__Brief__:
From the listing below, extract every line in which the word "tests" appears.

__Information supplied__:
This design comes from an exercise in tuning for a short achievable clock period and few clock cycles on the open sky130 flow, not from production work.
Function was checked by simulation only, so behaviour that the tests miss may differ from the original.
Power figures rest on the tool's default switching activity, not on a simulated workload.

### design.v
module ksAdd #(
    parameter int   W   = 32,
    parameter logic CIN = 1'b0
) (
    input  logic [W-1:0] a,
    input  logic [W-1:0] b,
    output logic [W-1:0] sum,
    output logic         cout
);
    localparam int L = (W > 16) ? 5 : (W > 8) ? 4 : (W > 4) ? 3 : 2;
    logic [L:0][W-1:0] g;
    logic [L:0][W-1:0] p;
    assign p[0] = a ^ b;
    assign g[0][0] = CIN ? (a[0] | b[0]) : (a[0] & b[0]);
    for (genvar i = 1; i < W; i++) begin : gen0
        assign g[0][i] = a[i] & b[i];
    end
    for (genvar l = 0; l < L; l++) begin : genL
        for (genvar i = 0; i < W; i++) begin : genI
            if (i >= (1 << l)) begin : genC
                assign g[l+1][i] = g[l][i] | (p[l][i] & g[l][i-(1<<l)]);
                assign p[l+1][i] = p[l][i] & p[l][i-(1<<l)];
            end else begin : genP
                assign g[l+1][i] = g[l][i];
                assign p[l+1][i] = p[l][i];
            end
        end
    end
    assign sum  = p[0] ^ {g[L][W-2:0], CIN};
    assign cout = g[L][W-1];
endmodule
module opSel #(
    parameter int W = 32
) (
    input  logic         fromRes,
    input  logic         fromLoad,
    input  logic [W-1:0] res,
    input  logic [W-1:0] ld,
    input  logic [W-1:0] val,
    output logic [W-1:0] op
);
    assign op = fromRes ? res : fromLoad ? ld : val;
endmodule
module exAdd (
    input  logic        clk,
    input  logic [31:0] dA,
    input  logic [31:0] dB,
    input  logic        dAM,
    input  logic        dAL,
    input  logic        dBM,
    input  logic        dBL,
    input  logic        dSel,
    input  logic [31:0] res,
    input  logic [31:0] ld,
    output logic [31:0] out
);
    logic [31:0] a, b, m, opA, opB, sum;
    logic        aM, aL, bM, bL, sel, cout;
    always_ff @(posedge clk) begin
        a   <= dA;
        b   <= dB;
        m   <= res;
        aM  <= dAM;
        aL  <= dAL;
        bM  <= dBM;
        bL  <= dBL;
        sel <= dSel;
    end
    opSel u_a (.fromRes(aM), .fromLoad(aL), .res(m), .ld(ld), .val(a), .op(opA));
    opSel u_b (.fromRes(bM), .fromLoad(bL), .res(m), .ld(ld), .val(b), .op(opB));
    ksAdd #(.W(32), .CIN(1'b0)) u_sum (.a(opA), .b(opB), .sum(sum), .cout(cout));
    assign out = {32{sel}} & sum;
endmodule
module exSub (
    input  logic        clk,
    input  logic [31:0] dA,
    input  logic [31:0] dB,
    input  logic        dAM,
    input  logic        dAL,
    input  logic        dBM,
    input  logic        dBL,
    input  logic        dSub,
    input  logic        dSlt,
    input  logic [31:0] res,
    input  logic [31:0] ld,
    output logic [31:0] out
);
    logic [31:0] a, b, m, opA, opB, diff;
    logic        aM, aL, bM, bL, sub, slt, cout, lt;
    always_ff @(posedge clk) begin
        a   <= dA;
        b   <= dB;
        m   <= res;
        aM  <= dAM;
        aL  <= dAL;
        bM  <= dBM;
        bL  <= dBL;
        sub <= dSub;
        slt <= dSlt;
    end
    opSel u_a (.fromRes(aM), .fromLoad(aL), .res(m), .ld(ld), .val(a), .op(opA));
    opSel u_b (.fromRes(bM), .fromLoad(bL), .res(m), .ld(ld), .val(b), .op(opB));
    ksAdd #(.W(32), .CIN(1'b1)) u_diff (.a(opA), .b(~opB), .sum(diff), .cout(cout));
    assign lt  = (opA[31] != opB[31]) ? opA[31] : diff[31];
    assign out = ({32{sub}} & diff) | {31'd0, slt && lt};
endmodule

==

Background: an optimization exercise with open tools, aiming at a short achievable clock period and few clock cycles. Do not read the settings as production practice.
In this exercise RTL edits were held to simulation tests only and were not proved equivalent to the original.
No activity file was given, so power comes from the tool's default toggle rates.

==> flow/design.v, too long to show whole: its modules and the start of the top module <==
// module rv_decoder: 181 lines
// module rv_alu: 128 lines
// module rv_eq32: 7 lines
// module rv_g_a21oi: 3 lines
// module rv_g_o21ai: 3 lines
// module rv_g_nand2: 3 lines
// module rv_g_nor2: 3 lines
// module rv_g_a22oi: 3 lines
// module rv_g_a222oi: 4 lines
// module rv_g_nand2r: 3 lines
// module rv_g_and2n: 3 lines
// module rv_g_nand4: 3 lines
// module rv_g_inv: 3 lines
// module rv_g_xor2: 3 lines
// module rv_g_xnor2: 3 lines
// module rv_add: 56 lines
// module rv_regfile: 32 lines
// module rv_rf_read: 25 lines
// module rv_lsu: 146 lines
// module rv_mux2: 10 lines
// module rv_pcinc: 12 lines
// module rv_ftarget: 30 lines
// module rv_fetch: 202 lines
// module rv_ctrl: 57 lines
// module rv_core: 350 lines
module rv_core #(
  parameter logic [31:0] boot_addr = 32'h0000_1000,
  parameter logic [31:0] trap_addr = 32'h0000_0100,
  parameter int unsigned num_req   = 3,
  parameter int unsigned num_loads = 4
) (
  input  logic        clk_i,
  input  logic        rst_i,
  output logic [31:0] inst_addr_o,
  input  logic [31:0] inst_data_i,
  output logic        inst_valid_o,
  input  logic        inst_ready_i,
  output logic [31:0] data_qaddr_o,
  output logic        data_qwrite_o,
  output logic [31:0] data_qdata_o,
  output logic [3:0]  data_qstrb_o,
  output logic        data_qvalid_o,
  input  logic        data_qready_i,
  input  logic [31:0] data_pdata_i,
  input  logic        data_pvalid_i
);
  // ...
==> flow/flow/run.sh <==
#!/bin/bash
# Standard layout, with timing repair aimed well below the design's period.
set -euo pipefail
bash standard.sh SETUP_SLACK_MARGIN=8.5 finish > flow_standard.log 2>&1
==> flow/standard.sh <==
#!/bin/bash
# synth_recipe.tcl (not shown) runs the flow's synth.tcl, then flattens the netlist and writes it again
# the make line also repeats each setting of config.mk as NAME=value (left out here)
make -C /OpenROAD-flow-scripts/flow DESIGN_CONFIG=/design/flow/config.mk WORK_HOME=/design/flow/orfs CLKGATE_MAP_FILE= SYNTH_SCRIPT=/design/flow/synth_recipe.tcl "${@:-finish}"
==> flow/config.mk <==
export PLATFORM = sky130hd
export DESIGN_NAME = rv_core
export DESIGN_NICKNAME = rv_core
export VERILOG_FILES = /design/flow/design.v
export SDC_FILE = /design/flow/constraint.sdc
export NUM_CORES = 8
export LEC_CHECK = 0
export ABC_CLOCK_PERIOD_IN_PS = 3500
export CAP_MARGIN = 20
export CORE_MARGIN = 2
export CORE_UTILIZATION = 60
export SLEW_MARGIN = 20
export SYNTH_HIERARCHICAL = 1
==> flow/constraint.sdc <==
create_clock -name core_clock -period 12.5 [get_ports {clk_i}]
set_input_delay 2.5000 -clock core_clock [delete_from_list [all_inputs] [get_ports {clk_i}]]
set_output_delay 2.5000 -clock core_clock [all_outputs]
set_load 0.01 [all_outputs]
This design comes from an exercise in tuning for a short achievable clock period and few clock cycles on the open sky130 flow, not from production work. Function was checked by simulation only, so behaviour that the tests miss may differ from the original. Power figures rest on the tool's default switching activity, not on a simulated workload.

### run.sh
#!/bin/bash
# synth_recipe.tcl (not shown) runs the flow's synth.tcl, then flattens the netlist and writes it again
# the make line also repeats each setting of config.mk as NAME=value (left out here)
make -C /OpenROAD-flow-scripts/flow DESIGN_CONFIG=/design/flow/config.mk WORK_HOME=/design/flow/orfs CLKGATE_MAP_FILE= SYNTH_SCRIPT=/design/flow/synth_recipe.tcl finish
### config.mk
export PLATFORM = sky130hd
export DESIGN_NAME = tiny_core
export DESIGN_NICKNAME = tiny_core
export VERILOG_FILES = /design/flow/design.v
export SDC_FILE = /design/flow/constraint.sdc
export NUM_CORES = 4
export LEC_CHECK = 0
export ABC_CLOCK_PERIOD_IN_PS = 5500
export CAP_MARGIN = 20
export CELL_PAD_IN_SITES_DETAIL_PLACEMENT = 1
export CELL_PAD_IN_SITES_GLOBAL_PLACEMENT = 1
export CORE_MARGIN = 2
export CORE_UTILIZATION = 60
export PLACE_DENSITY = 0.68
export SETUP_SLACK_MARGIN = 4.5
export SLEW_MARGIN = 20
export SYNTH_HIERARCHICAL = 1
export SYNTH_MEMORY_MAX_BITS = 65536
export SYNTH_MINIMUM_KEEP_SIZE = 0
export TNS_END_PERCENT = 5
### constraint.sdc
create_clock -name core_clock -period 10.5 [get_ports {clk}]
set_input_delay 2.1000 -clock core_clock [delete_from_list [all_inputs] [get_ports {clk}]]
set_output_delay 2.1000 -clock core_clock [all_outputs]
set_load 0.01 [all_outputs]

__Reply to the task__:
Function was checked by simulation only, so behaviour that the tests miss may differ from the original.
In this exercise RTL edits were held to simulation tests only and were not proved equivalent to the original.
This design comes from an exercise in tuning for a short achievable clock period and few clock cycles on the open sky130 flow, not from production work. Function was checked by simulation only, so behaviour that the tests miss may differ from the original. Power figures rest on the tool's default switching activity, not on a simulated workload.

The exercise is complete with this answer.